Bacta Annual Convention

UKGC's Sarah Gardner: regulator will work with industry on safer gambling as the Act Review is “getting closer”

2021-11-29
United Kingdom
Reading time 3:04 min

Sarah Gardner, Deputy Chief Executive for the UK Gambling Commission, highlighted efforts towards a safe gambling industry from both the regulator and the industry in a speech at the 2021 Bacta Annual Convention, held last Friday. “Gambling is normal, but harm must not be,” Gardner stated. “We will continue to work to drive the levels of harm down.”

The Deputy Chief Executive started her speech by addressing the impact of COVID-19 on the industry. While Gardner said “it will take some time” to recover, especially for smaller operators, she also explained the pandemic was key in accelerating trends in the industry, especially the move to online and mobile. This, however, has led to a new set of risks they may be exposed to.

“The Gambling Commission is coming out of this year more focussed than ever before on our remit to make gambling fairer, safer and crime-free,” Gardner stated. The Commission has issued over £100 million of penalty packages since 2017/18 and revoked 10 operator licenses since then as well. “The Gambling Commission will take action against any operator, regardless of scale,” she said, alluding to online operator BGO.

While the executive promised the Gambling Commission would continue investigating and taking action, she also said that raising standards for consumers required collaboration with the industry. In an effort to improve the market for consumers, a series of “Industry Challenges” were announced over two years ago.

This commitment led, according to Gardner, to improvements in the treatment of High-Value Customers or ‘VIPs’, the design of online games and products, the use of Ad-Tech to protect young people and vulnerable people. “And all of those improvements started from a call for collaboration,” the Deputy Chief Executive remarked.

According to Gardner, meetings new Chief Executive Andrew Rhodes has held with operators have revealed they also want to build a more sustainable industry. The executive defended that gambling “is normal,” with over 40% of the population having gambled in the last four weeks, but that problem gambling should not be.

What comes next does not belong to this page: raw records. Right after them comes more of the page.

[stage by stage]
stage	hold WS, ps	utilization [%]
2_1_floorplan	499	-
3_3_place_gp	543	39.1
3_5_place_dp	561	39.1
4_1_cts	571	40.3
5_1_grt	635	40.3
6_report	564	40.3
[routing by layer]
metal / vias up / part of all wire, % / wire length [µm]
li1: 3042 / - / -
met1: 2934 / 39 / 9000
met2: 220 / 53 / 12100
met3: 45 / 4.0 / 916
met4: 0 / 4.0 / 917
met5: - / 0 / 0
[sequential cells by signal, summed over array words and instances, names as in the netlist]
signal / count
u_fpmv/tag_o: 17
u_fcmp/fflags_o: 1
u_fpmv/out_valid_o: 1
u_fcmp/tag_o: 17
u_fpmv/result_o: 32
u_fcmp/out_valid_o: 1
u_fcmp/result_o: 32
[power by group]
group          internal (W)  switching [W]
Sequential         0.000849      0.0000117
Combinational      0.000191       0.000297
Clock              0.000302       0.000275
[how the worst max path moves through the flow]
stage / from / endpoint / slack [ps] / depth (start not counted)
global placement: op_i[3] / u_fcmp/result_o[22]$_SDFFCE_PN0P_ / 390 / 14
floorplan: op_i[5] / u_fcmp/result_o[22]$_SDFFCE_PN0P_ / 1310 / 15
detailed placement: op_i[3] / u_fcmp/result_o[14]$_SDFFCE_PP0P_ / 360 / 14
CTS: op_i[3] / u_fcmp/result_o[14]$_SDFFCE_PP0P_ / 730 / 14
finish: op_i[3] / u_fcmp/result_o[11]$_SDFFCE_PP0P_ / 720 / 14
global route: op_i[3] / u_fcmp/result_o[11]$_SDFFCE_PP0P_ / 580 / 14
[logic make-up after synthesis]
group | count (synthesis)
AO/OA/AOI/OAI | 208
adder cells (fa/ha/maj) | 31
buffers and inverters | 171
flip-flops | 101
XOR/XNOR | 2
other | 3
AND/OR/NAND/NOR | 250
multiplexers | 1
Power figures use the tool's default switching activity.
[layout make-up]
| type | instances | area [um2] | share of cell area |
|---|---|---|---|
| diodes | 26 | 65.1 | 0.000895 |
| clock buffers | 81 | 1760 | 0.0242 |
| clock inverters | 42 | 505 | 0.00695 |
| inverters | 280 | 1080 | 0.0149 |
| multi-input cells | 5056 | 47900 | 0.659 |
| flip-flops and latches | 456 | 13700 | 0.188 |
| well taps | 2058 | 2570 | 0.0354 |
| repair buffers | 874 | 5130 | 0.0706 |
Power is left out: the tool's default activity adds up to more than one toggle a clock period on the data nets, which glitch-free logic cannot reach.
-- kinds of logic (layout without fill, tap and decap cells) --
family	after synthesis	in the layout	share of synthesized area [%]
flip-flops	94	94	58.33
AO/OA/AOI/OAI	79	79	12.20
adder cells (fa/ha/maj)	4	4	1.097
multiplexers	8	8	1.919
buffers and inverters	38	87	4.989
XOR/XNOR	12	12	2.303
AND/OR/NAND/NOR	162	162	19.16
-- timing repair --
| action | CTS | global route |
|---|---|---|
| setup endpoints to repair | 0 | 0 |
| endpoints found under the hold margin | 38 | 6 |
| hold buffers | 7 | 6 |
<file path="src/byte_cpu_macros.svh">
`ifndef BYTE_CPU_MACROS_SVH
`define BYTE_CPU_MACROS_SVH

// Data path and register width
`define BYTE_CPU_DATA_W 8

// Program counter width, one instruction word per address
`define BYTE_CPU_PC_W 8

// Instruction word width
`define BYTE_CPU_INSTR_W 16

// Index into the four general registers
`define BYTE_CPU_REG_ADDR_W 2

// Data RAM words, reached by the 8-bit direct address
`define BYTE_CPU_RAM_DEPTH 256

`endif

</file>
<file path="src/register_file.sv">
`timescale 1ns/1ps
`default_nettype none

`include "byte_cpu_macros.svh"

module register_file (
    input  wire                                  clk,
    input  wire                                  reset,
    input  wire                                  wr_en,
    input  wire  [`BYTE_CPU_REG_ADDR_W-1:0]      wr_addr,
    input  wire  [`BYTE_CPU_DATA_W-1:0]          wr_data,
    input  wire  [`BYTE_CPU_REG_ADDR_W-1:0]      rd_addr_a,
    input  wire  [`BYTE_CPU_REG_ADDR_W-1:0]      rd_addr_b,
    output logic [`BYTE_CPU_DATA_W-1:0]          rd_data_a,
    output logic [`BYTE_CPU_DATA_W-1:0]          rd_data_b
);

    logic [`BYTE_CPU_DATA_W-1:0] regs [2**`BYTE_CPU_REG_ADDR_W]; // r0..r3

    always_ff @(posedge clk) begin
        if (reset) begin
            regs <= '{default: '0};
        end else if (wr_en) begin
            regs[wr_addr] <= wr_data;
        end
    end

    // Write-through, so decode sees the value execute writes this cycle
    always_comb begin
        if (wr_en && (wr_addr == rd_addr_a)) begin
            rd_data_a = wr_data;
        end else begin
            rd_data_a = regs[rd_addr_a];
        end
    end

    always_comb begin
        if (wr_en && (wr_addr == rd_addr_b)) begin
            rd_data_b = wr_data;
        end else begin
            rd_data_b = regs[rd_addr_b];
        end
    end

endmodule : register_file

`default_nettype wire

</file>
### config.mk
export PLATFORM = sky130hd
export DESIGN_NAME = ms
export DESIGN_NICKNAME = d
export VERILOG_FILES = /design/src/verilog/mult_pkg.sv /design/src/verilog/switch_capture.sv /design/src/verilog/operand_magnitude.sv /design/src/verilog/mult_control.sv /design/src/verilog/multiplier_shift.sv /design/src/verilog/multiplicand_shift.sv /design/src/verilog/product_accum.sv /design/src/verilog/result_display.sv /design/src/verilog/ms.sv
export SDC_FILE = /design/constraint.sdc
export NUM_CORES = 1
export LEC_CHECK = 0
export ABC_AREA = 1
export BUFFER_PORTS_ARGS = -buffer_cell sky130_fd_sc_hd__buf_2
export CAP_MARGIN = 0
export CORE_MARGIN = 2
export CORE_UTILIZATION = 60
export CTS_CLUSTER_SIZE = 28
export DETAILED_ROUTE_END_ITERATION = 8
export PLACE_DENSITY = 0.8
export SYNTH_ARGS = -nofsm -noshare
export SYNTH_HDL_FRONTEND = slang
export SYNTH_SLANG_ARGS = --single-unit
### constraint.sdc
create_clock -name i_clk -period 2.1 [get_ports i_clk]
set_clock_uncertainty 0.15 [all_clocks]
set_input_delay 0.315 -clock i_clk [delete_from_list [all_inputs] [get_ports i_clk]]
set_output_delay 0.315 -clock i_clk [all_outputs]
set_load 0.01 [all_outputs]
### src/verilog/mult_pkg.sv
package mult_pkg;

	// ========================================
	// widths fixed by the board
	// ========================================
	localparam int OP_W   = 9;	// two's complement switch operand
	localparam int MAG_W  = 9;	// magnitude up to 256
	localparam int PROD_W = 17;	// magnitude up to 65536

	// ========================================
	// vector types
	// ========================================
	typedef logic [OP_W-1:0]   op_t;
	typedef logic [MAG_W-1:0]  mag_t;
	typedef logic [PROD_W-1:0] prod_t;	// also the LED vector

	// operand after conversion
	typedef struct packed {
		logic	sign;
		mag_t	mag;
	} smag_t;

	// ========================================
	// control sequence
	// ========================================
	typedef enum logic [2:0] {
		ST_IDLE = 3'd0,	// waiting for a press
		ST_LOAD = 3'd1,
		ST_RUN  = 3'd2,	// one cycle per multiplier bit
		ST_SHOW = 3'd3,
		ST_HOLD = 3'd4	// waiting for release
	} ctl_state_e;

endpackage

### src/verilog/switch_capture.sv
module switch_capture
import mult_pkg::*;
#(
	parameter int SYNC_STAGES = 2
)(
	input  logic			i_clk,
	input  logic			i_rst_n,
	input  logic [2*OP_W-1:0]	i_sw,
	input  logic			i_start_n,

	output op_t			o_multiplicand,
	output op_t			o_multiplier,
	output logic			o_start_req
);

	localparam int IN_W = 2*OP_W + 1;	// switches plus the button

	logic [SYNC_STAGES-1:0][IN_W-1:0]	r_sync;
	logic [IN_W-1:0]			w_synced;

	always_ff @(posedge i_clk or negedge i_rst_n) begin
		if (!i_rst_n) begin
			r_sync <= '0;
		end else begin
			r_sync[0] <= {~i_start_n, i_sw};	// button made active high
			for (int i = 1; i < SYNC_STAGES; i++) begin
				r_sync[i] <= r_sync[i-1];
			end
		end
	end

	assign w_synced = r_sync[SYNC_STAGES-1];

	assign o_start_req    = w_synced[IN_W-1];
	assign o_multiplicand = w_synced[2*OP_W-1:OP_W];	// upper switches
	assign o_multiplier   = w_synced[OP_W-1:0];

endmodule

### src/verilog/operand_magnitude.sv
module operand_magnitude
import mult_pkg::*;
(
	input  op_t	i_val,

	output smag_t	o_smag
);

	logic	w_neg;
	mag_t	w_inv;
	mag_t	w_mag;

	assign w_neg = i_val[OP_W-1];

	// two's complement negate
	// -256 wraps to 9'h100 which is 256 unsigned
	assign w_inv = ~mag_t'(i_val) + 1'b1;

	assign w_mag = w_neg ? w_inv : mag_t'(i_val);

	assign o_smag.sign = w_neg;
	assign o_smag.mag  = w_mag;

endmodule

### src/verilog/mult_control.sv
module mult_control
import mult_pkg::*;
(
	input  logic	i_clk,
	input  logic	i_rst_n,
	input  logic	i_start_req,
	input  logic	i_zero,

	output logic	o_load,
	output logic	o_shift,
	output logic	o_show
);

	ctl_state_e	r_state;
	ctl_state_e	w_next;

	always_ff @(posedge i_clk or negedge i_rst_n) begin
		if (!i_rst_n) begin
			r_state <= ST_IDLE;
		end else begin
			r_state <= w_next;
		end
	end

	always_comb begin
		w_next = r_state;
		case (r_state)
			ST_IDLE: begin
				if (i_start_req) begin
					w_next = ST_LOAD;
				end
			end
			ST_LOAD: w_next = ST_RUN;
			ST_RUN: begin
				if (i_zero) begin	// last set bit handled this cycle
					w_next = ST_SHOW;
				end
			end
			ST_SHOW: w_next = ST_HOLD;
			ST_HOLD: begin
				if (!i_start_req) begin	// fresh press needed
					w_next = ST_IDLE;
				end
			end
			default: w_next = ST_IDLE;
		endcase
	end

	assign o_load  = (r_state == ST_LOAD);
	assign o_shift = (r_state == ST_RUN);
	assign o_show  = (r_state == ST_SHOW);

	// ========================================
	// checks
	// ========================================
	a_load_pulse: assert property (
		@(posedge i_clk) disable iff (!i_rst_n)
		o_load |=> !o_load
	);

	a_show_after_run: assert property (
		@(posedge i_clk) disable iff (!i_rst_n)
		o_show |-> $past(r_state) == ST_RUN
	);

endmodule

### src/verilog/multiplier_shift.sv
module multiplier_shift
import mult_pkg::*;
(
	input  logic	i_clk,
	input  logic	i_rst_n,
	input  logic	i_load,
	input  logic	i_shift,
	input  mag_t	i_mag,

	output logic	o_lsb,
	output logic	o_zero
);

	mag_t	r_mag;

	always_ff @(posedge i_clk or negedge i_rst_n) begin
		if (!i_rst_n) begin
			r_mag <= '0;
		end else if (i_load) begin
			r_mag <= i_mag;
		end else if (i_shift) begin
			r_mag <= r_mag >> 1;
		end
	end

	assign o_lsb = r_mag[0];

	// nothing left above the current bit
	// so the run can stop after this shift
	assign o_zero = (r_mag[MAG_W-1:1] == '0);

	// control never loads mid run
	a_load_shift_excl: assert property (
		@(posedge i_clk) disable iff (!i_rst_n)
		!(i_load && i_shift)
	);

endmodule

### src/verilog/multiplicand_shift.sv
module multiplicand_shift
import mult_pkg::*;
(
	input  logic	i_clk,
	input  logic	i_rst_n,
	input  logic	i_load,
	input  logic	i_shift,
	input  mag_t	i_mag,

	output prod_t	o_val
);

	prod_t	r_val;

	always_ff @(posedge i_clk or negedge i_rst_n) begin
		if (!i_rst_n) begin
			r_val <= '0;
		end else if (i_load) begin
			r_val <= prod_t'(i_mag);	// zero extended
		end else if (i_shift) begin
			r_val <= r_val << 1;	// tracks the multiplier bit weight
		end
	end

	assign o_val = r_val;

endmodule

### src/verilog/product_accum.sv
module product_accum
import mult_pkg::*;
(
	input  logic	i_clk,
	input  logic	i_rst_n,
	input  logic	i_load,
	input  logic	i_shift,
	input  logic	i_lsb,
	input  prod_t	i_addend,

	output prod_t	o_sum
);

	prod_t			r_sum;
	logic [PROD_W:0]	w_sum_ext;	// one extra bit for carry out

	assign w_sum_ext = {1'b0, r_sum} + {1'b0, i_addend};

	always_ff @(posedge i_clk or negedge i_rst_n) begin
		if (!i_rst_n) begin
			r_sum <= '0;
		end else if (i_load) begin
			r_sum <= '0;
		end else if (i_shift && i_lsb) begin
			r_sum <= w_sum_ext[PROD_W-1:0];
		end
	end

	assign o_sum = r_sum;

	// largest product is 256 x 256
	a_no_carry: assert property (
		@(posedge i_clk) disable iff (!i_rst_n)
		(i_shift && i_lsb) |-> !w_sum_ext[PROD_W]
	);

endmodule

### src/verilog/result_display.sv
module result_display
import mult_pkg::*;
(
	input  logic	i_clk,
	input  logic	i_rst_n,
	input  logic	i_load,
	input  logic	i_show,
	input  logic	i_sign_a,
	input  logic	i_sign_b,
	input  prod_t	i_sum,

	output prod_t	o_led,
	output logic	o_led_sign,
	output logic	o_ready
);

	logic	r_sign_a;
	logic	r_sign_b;
	prod_t	r_led;
	logic	r_led_sign;
	logic	r_ready;
	logic	w_sign;

	// operand signs as they were at load
	always_ff @(posedge i_clk or negedge i_rst_n) begin
		if (!i_rst_n) begin
			r_sign_a <= 1'b0;
			r_sign_b <= 1'b0;
		end else if (i_load) begin
			r_sign_a <= i_sign_a;
			r_sign_b <= i_sign_b;
		end
	end

	assign w_sign = (r_sign_a ^ r_sign_b) && (i_sum != '0);	// no negative zero

	always_ff @(posedge i_clk or negedge i_rst_n) begin
		if (!i_rst_n) begin
			r_led      <= '0;
			r_led_sign <= 1'b0;
			r_ready    <= 1'b0;
		end else begin
			if (i_show) begin
				r_led      <= i_sum;
				r_led_sign <= w_sign;
			end
			if (i_show) begin
				r_ready <= 1'b1;
			end else if (i_load) begin
				r_ready <= 1'b0;	// cleared by the next start
			end
		end
	end

	assign o_led      = r_led;
	assign o_led_sign = r_led_sign;
	assign o_ready    = r_ready;

endmodule

### src/verilog/ms.sv
module ms
import mult_pkg::*;
#(
	parameter int SYNC_STAGES = 2
)(
	input  logic			i_clk,
	input  logic			i_rst_n,
	input  logic			i_start_n,
	input  logic [2*OP_W-1:0]	i_sw,

	output prod_t			o_led,
	output logic			o_led_sign,
	output logic			o_ready
);

	op_t	w_mcand_op;
	op_t	w_mlier_op;
	logic	w_start_req;
	smag_t	w_mcand;
	smag_t	w_mlier;
	logic	w_load;
	logic	w_shift;
	logic	w_show;
	logic	w_lsb;
	logic	w_zero;
	prod_t	w_mcand_val;
	prod_t	w_sum;

	switch_capture #(
		.SYNC_STAGES	(SYNC_STAGES)
	) capture_i (
		.i_clk		(i_clk),
		.i_rst_n	(i_rst_n),
		.i_sw		(i_sw),
		.i_start_n	(i_start_n),

		.o_multiplicand	(w_mcand_op),
		.o_multiplier	(w_mlier_op),
		.o_start_req	(w_start_req)
	);

	operand_magnitude mcand_mag_i (
		.i_val		(w_mcand_op),
		.o_smag		(w_mcand)
	);

	operand_magnitude mlier_mag_i (
		.i_val		(w_mlier_op),
		.o_smag		(w_mlier)
	);

	// ========================================
	// sequencing and datapath
	// ========================================
	mult_control control_i (
		.i_clk		(i_clk),
		.i_rst_n	(i_rst_n),
		.i_start_req	(w_start_req),
		.i_zero		(w_zero),

		.o_load		(w_load),
		.o_shift	(w_shift),
		.o_show		(w_show)
	);

	multiplier_shift mlier_i (
		.i_clk		(i_clk),
		.i_rst_n	(i_rst_n),
		.i_load		(w_load),
		.i_shift	(w_shift),
		.i_mag		(w_mlier.mag),

		.o_lsb		(w_lsb),
		.o_zero		(w_zero)
	);

	multiplicand_shift mcand_i (
		.i_clk		(i_clk),
		.i_rst_n	(i_rst_n),
		.i_load		(w_load),
		.i_shift	(w_shift),
		.i_mag		(w_mcand.mag),

		.o_val		(w_mcand_val)
	);

	product_accum accum_i (
		.i_clk		(i_clk),
		.i_rst_n	(i_rst_n),
		.i_load		(w_load),
		.i_shift	(w_shift),
		.i_lsb		(w_lsb),
		.i_addend	(w_mcand_val),

		.o_sum		(w_sum)
	);

	result_display display_i (
		.i_clk		(i_clk),
		.i_rst_n	(i_rst_n),
		.i_load		(w_load),
		.i_show		(w_show),
		.i_sign_a	(w_mcand.sign),
		.i_sign_b	(w_mlier.sign),
		.i_sum		(w_sum),

		.o_led		(o_led),
		.o_led_sign	(o_led_sign),
		.o_ready	(o_ready)
	);

endmodule

==> summary.txt <==
Critical path
  • Worst setup SP type: flop
  • Setup crit end kind: flop
  • Worst path most repeated cell: nand2_1
  • Highest cell delay on the worst timing path: 0.41 ns
  • FF-to-FF setup slack: 0.13 ns
  • Critical-path maximum fanout: 4
  • Worst EP arrival: 2.14 ns
  • Critical Path RT: 2.27 ns
  • Largest delay share family, worst path: simple AND/OR/NAND/NOR gates
  • Reg2reg path depth: 11
  • Slowest cell on crit path: fa_1
  • CP Cell Sequence: ha_1 > fa_1 > nand2_1 > nand2_1 > nand3_1 > nand2_1 > nand2_1 > nand2_1 > nand2_1 > nand3_1 > nand2_1
  • Kind of critical path: flop to flop
  • Reg-to-Reg End: accum_i.o_sum[14]$_DFFE_PN0P_
  • Reg2reg start: accum_i.o_sum[0]$_DFFE_PN0P_
  • Buf/Inv on CP: 0

Logic synthesis
  • Yosys warnings: 0
  • Mean Syn Cell Area: 8.34 sq um
  • Mux cell area share after synthesis: 0%
  • Mapped Cells: 610
  • Mapped Nets: between 600 and 700
  • Post-Synth Adder-Cell Area: between 4 and 5%
  • Fraction of registers with async set/reset: between 90% and 100%
  • Sequential fraction of the synthesis area: 51.7%
  • Simple-gate portion of the synthesized area: 23.2%
  • Post-synth cell types: 39
  • #FFs+latches synth: 105
  • Synth Area in Compound Gates: 9.30%
  • Main combinational cell family by area after synthesis: simple AND/OR/NAND/NOR gates
  • Mapped cell area: ~5100 sq um
  • XOR/XNOR share of the synthesized area: about 1.2%
  • Synth Flop Type: dfrtp_1
  • EDFF count, synth: 0

Placement
  • Gpl congestion: 0.901
  • Port Buffers: 39
  • Hpwl dp: roughly 7500 um

Floorplanning
  • Site row count: 33
  • Die height: 96.1 um
  • Die W: 96.1 um
  • Core area: 8220 sq um
  • Initial Util: roughly three fifths
  • DIE AREA: 9230 sq um
  • Top Ports: 40

Clock network
  • H-tree depth: 3
  • Longest Clk Path Bufs: 2
  • Setup bufs post-CTS: 0
  • CTS tree: built
  • CTS buffer count: 9
  • Clk slew on worst S/H paths: 0.10 ns
  • Root buf cell: clkbuf_8
  • Clock latency on the worst-skew pair: 0.37 ns
  • Clock Sinks: 105

STA
  • Rel. slew slack: 71.8%
  • Setup TNS: 0 ns
  • Final critical-path required period: 1.97 ns
  • Max Fclk: 0.508 GHz
  • Setup-failing EPs final: 0
  • Final period utilization: 93.8%
  • Final Hold Vio Count: 0
  • Max-slew violations: 0
  • Worst slew pin tran: 0.422 ns
  • Unrepaired setup endpoints after global routing: no

Cells and area
  • # fillers: ~640
  • Ant. Diodes: 0
  • Share of layout cells above drive strength 1: 11.2%
  • Final Net Count: 713
  • Most frequent cells in the layout: 202 x nand2_1, 105 x dfrtp_1, 97 x inv_1
  • Area Growth Syn to Fin: 13.3%
  • Most common cell after layout, fill and taps aside: nand2_1

Job
  • Max Cap Violations: 0

Global route
  • Largest net degree at the start of global routing: 61
  • GRT Residual Overflow: 0
  • Number of global-route vias before repair: 4060
  • Gr usage total: 25.3%
  • First-pass GRT wire length: 17900 um
  • Antenna violations before repair: 0

Status
  • Status: finished, final reports clean

Route
  • DR vias: 4067
  • Residual DRC: 0
  • Initial DRC Count: 227
  • Antenna Violating Nets Remaining: 0
  • TritonRoute pass-1 iters: 4
  • Avg Vias per Cell: 5.19
  • Final WL: 10300 um
  • Drt wl/cell: 13.1 um

Power
  • Worst vdd ir: 0.700 mV
  • Leakage: 3.15 nW
  • PwrDens: between 1000 and 1500 nW/um^2
  • Total power: between 7 and 8 mW

Min path
  • Min-Delay Path Class: primary input to async pin
## synthesized netlist by cell type (all sizes together) (4+ instances only)
master | instances | area [sq um]
nor2 | 23 | 118
nor3 | 8 | 40.0
nand3b | 5 | 37.5
xor2 | 6 | 52.6
o21ai | 52 | 275
clkbuf | 4 | 18.8
inv | 102 | 393
dfrtp | 105 | 2630
nand2 | 204 | 768
nand4 | 7 | 43.8
nand3 | 29 | 150
buf | 9 | 85.1
ha | 18 | 225
a21oi | 15 | 75.1
o22ai | 10 | 62.6
## registers in the layout, indices dropped and copies added (netlist names)
register and flops:
capture_i.r_sync 19, accum_i.o_sum 17, display_i.o_ready 1, display_i.r_sign_b 1, display_i.o_led_sign 1, mcand_i.o_val 17, capture_i.w_synced 19, display_i.o_led 17
display_i.r_sign_a 1, mlier_i.r_mag 9, control_i.r_state 3
## final cells by class
cell class / instances / area, sq um / share of cell area (%)
clock buffers: 10 / 128 / 2.22
clock inverters: 6 / 61.3 / 1.06
inverters: 102 / 393 / 6.82
multi-input cells: 390 / 1960 / 34.1
flip-flops and latches: 105 / 2630 / 45.6
well taps: 105 / 131 / 2.28
repair buffers: 65 / 455 / 7.91
## worst max-delay path by stage
| stage | from | to | slack (ns) | cells after the start |
|---|---|---|---|---|
| finish | accum_i.o_sum[0]$_DFFE_PN0P_ | accum_i.o_sum[14]$_DFFE_PN0P_ | 0.13 | 11 |
| detailed placement | accum_i.o_sum[0]$_DFFE_PN0P_ | accum_i.o_sum[16]$_DFFE_PN0P_ | 0.12 | 10 |
| global route | accum_i.o_sum[0]$_DFFE_PN0P_ | accum_i.o_sum[12]$_DFFE_PN0P_ | 0.0007 | 10 |
| CTS | accum_i.o_sum[0]$_DFFE_PN0P_ | accum_i.o_sum[16]$_DFFE_PN0P_ | 0.10 | 10 |
| floorplan | accum_i.o_sum[0]$_DFFE_PN0P_ | accum_i.o_sum[16]$_DFFE_PN0P_ | 0.29 | 10 |
| global placement | accum_i.o_sum[0]$_DFFE_PN0P_ | accum_i.o_sum[16]$_DFFE_PN0P_ | 0.19 | 10 |
## power by group
| group | switching (mW) | total [mW] | internal [mW] | leakage, nW |
|---|---|---|---|---|
| sequential | 0.368 | 2.92 | 2.55 | 1.32 |
| combinational | 1.98 | 3.05 | 1.08 | 1.73 |
| clock | 0.736 | 1.20 | 0.461 | 0.0922 |
| total | 3.08 | 7.17 | 4.08 | 3.15 |
## through the flow
stage | instances | cell area, sq um | setup WS, ns | hold WS, ns | utilization, %
after floorplan | 610 | 5090 | 0.287 | -0.131 | -
after global routing | 783 | 5760 | 0.000719 | 0.209 | 70.1
final | 783 | 5760 | 0.130 | 0.190 | 70.1
after CTS | 783 | 5760 | 0.105 | 0.192 | 70.1
after global placement | 747 | 5370 | 0.187 | 0.0515 | 65.3
after detailed placement | 747 | 5370 | 0.115 | 0.0568 | 65.3
## layer usage
metal	track usage, %	wire length [um]
met5	0	0
met4	7.26	141
met3	6.11	504
met2	45.4	5290
met1	30.3	4350
## kinds of logic after synthesis
kind of cell / after synthesis
flops: 105
simple gates: 280
buf+inv: 115
xor+xnor: 7
fa+ha+maj: 19
compound gates: 84
## what timing repair did
action	CTS	global route
hold buffers	20	0
hold endpoints to repair	92	0
endpoints found under the setup margin	0	2
resized for setup	0	1
(Power assumes the default switching activity.)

“Although recent numbers that the Commission have released suggest that the top line measures of harm are coming down, this is not a time for complacency,” Gardner warned. Statistics show that 0.3% of the population suffer problem gambling versus 0.6% in September 2020, while the moderate risk rate has also decreased significantly to 0.7% versus 1.2% in September 2020.

"Unfortunately, there are still far too many operators not abiding by our rules," she lamented. "That is not acceptable: we want a constructive relationship with the industry, but it must be on the basis of compliance.”

The Deputy Chief Executive also discussed the Gambling Act Review, stating it “creates an opportunity to build on the progress we have made to protect players and the public.” Gardner also said that, based on comments from the Minister and Permanent Secretary, the Review is “getting closer.”

The Gambling Commission is also set to improve its data to be more evidence-based in its approach. During the event, held by the trade association for the amusement and gaming machine industry in the UK, it was announced the regulator has taken steps “to develop and trial a new methodology” for how it collects participation and prevalence statistics

Age verification was also singled out as a key issue to tackle, as good verification policies need to be applied rigorously. A measure taken in this area was raising the age limit for players on Category G cash fruit machines and family entertainment centers to 18.

But the Commission is also working on a new code for game design on machines. “We have high hopes for this work and expect quicker progress as a result of the collaboration in action,” said Gardner. 

The executive also highlighted new developments in cashless wallet apps, saying it was “vitally important” for the industry to focus on the consumer experience, while also presenting an opportunity for safer gambling. “We want to hear from any operator trialing them or using them on how it’s going,” she said.